* Task statement *
What lines in the records below mention "sequential"? List them all.

* Stored data entries *
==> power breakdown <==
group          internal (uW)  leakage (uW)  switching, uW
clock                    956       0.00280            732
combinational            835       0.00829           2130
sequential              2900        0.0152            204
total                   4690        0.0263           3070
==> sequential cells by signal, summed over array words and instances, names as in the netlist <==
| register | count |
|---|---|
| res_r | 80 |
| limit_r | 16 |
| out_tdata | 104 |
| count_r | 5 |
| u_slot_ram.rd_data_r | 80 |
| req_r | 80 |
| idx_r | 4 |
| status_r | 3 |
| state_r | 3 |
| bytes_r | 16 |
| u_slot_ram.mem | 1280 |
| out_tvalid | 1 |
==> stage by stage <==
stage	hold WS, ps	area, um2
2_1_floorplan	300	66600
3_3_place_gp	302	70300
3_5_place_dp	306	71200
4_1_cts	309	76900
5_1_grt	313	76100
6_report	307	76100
---
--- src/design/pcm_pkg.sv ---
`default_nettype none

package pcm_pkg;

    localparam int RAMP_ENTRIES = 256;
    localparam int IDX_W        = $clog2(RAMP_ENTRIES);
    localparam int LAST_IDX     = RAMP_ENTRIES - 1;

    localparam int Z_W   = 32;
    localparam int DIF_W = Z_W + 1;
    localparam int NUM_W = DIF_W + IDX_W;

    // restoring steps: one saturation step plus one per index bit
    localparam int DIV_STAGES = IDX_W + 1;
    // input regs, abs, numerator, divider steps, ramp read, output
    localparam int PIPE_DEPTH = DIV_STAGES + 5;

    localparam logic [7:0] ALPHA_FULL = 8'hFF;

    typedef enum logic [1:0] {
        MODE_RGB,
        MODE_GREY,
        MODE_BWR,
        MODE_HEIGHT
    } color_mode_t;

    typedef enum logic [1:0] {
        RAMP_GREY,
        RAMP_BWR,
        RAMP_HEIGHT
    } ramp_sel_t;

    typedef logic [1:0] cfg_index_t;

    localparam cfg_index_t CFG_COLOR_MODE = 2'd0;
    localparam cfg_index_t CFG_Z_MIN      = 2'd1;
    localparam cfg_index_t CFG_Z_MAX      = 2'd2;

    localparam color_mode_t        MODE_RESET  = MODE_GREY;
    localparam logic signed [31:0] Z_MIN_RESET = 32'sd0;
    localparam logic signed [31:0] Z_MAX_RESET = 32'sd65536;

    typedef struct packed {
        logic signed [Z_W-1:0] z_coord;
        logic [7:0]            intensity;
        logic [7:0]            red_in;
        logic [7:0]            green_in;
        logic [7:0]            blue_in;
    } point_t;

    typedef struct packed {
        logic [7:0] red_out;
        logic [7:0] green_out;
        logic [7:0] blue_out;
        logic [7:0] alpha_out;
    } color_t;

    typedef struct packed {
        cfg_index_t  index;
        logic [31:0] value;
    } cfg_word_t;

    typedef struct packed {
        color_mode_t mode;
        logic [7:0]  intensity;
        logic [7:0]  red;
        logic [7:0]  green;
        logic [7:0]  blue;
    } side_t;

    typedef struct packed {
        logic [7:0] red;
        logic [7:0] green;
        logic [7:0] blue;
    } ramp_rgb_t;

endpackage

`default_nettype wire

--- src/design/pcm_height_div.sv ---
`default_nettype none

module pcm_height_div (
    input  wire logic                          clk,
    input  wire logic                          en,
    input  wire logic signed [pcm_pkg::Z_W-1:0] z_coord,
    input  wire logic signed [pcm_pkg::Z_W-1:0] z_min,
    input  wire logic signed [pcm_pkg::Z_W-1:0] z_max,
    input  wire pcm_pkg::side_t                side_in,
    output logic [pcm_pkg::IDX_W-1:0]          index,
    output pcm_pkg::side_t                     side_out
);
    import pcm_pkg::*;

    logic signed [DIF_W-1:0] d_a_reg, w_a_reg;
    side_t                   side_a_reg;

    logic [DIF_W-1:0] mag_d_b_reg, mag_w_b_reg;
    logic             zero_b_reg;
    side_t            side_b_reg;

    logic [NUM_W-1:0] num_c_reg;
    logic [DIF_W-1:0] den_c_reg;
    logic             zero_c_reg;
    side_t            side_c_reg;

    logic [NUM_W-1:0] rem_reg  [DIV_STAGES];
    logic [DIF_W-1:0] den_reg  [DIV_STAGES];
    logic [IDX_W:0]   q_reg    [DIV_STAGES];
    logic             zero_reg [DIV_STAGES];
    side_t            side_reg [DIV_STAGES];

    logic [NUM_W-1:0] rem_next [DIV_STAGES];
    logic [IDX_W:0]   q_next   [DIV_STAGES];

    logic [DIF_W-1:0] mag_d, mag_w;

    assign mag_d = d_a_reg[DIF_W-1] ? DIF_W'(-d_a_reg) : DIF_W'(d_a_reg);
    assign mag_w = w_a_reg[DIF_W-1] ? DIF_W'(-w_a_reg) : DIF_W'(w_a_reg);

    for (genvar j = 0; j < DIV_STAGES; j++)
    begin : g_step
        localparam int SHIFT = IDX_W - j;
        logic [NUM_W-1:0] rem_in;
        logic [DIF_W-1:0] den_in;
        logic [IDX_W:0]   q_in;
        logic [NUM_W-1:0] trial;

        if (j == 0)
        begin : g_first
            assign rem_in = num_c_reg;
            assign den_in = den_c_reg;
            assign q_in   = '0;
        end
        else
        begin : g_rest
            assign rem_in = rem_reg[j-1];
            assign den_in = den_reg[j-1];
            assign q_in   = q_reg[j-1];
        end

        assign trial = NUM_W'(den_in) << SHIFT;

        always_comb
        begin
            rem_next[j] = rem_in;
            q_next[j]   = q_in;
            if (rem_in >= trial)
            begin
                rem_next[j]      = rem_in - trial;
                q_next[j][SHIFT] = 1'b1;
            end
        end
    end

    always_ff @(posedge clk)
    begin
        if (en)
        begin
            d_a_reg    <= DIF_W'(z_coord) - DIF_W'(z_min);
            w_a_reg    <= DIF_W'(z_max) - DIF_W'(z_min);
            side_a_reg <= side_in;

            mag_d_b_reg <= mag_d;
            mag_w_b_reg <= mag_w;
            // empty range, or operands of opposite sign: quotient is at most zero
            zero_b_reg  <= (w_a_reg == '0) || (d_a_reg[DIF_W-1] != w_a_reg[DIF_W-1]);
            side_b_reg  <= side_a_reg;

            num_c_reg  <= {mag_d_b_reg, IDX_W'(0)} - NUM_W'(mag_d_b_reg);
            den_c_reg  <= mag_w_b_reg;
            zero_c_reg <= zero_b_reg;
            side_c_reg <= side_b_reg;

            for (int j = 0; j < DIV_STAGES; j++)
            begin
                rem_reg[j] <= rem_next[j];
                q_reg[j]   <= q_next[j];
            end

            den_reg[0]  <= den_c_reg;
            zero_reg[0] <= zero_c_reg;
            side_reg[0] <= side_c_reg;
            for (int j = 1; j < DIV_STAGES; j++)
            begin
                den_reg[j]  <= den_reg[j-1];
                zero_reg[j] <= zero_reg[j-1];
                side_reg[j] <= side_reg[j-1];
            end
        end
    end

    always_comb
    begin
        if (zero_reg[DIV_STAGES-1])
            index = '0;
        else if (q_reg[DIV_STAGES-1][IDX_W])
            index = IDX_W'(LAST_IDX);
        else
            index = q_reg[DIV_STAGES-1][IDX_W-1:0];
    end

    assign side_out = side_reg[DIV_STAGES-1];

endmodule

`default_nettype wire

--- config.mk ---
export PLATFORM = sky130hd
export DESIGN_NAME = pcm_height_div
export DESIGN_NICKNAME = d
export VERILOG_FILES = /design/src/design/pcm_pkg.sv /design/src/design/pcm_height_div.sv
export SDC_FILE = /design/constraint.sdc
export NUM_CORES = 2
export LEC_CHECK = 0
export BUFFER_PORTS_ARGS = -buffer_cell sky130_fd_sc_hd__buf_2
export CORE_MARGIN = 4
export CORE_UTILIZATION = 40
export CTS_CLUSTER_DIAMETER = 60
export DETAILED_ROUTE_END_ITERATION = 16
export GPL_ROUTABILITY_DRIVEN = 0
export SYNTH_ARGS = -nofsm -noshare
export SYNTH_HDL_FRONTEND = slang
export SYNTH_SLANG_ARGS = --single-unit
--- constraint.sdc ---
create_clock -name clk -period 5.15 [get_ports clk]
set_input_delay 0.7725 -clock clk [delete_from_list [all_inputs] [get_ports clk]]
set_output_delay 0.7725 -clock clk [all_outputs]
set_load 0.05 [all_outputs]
==
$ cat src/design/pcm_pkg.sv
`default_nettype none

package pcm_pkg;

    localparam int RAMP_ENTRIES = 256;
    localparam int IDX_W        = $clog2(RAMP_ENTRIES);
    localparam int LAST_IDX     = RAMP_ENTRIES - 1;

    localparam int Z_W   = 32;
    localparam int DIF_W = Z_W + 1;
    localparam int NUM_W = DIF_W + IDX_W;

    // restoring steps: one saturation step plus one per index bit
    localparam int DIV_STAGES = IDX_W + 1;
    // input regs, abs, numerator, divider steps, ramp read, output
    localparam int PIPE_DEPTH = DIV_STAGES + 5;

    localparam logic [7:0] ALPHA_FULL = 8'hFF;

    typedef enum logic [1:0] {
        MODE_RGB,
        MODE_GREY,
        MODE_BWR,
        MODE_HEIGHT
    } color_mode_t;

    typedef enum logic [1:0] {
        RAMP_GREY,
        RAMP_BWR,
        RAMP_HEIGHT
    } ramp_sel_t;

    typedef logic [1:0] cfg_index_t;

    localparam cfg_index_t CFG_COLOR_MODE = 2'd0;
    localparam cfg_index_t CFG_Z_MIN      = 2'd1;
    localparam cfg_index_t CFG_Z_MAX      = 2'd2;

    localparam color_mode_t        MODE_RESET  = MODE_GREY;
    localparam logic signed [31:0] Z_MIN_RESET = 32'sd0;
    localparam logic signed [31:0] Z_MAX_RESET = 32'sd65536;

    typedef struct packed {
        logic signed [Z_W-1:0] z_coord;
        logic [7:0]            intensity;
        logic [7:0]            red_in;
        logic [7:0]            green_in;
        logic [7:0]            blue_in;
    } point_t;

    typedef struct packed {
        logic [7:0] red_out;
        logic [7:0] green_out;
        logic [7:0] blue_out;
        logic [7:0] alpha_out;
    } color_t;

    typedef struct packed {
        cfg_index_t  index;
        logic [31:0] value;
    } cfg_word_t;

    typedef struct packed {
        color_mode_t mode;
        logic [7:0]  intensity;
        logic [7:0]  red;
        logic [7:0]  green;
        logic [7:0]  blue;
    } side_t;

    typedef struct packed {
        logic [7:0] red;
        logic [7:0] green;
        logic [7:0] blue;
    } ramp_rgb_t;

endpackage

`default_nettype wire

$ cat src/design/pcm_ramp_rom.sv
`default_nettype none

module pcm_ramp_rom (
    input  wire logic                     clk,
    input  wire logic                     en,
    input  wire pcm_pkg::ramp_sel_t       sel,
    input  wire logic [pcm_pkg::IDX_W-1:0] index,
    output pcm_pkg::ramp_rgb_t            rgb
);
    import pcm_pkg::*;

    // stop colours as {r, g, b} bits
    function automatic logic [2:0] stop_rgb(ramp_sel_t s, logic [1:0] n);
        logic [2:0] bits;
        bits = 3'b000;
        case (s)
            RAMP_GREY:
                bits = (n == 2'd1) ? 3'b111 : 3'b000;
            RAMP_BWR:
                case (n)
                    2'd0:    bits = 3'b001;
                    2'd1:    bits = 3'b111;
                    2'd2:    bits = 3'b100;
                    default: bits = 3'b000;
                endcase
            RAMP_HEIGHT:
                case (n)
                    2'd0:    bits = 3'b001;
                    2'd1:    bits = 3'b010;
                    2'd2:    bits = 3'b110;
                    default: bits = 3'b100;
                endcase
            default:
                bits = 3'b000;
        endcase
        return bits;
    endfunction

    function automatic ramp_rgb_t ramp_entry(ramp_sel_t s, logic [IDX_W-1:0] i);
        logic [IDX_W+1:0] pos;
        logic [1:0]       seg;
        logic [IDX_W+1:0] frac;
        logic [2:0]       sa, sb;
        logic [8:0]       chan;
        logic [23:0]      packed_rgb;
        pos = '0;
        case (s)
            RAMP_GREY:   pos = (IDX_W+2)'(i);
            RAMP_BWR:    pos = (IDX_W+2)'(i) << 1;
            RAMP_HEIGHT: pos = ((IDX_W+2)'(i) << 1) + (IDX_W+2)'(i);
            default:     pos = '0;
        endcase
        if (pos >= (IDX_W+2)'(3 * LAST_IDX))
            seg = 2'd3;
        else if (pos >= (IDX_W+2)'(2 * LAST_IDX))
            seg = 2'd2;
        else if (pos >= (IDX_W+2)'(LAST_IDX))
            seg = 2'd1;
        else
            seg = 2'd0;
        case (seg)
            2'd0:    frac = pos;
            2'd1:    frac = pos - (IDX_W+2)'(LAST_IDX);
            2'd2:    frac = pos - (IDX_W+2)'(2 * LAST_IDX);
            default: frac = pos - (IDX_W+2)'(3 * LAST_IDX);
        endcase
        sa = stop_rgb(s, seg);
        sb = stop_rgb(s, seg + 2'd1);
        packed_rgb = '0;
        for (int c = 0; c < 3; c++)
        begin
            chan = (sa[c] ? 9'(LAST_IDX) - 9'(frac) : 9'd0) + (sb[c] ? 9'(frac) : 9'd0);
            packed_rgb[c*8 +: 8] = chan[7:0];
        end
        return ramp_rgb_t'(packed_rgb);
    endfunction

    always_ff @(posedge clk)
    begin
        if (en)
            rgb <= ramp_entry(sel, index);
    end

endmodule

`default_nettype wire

* Answer box *
sequential              2900        0.0152            204
==> sequential cells by signal, summed over array words and instances, names as in the netlist <==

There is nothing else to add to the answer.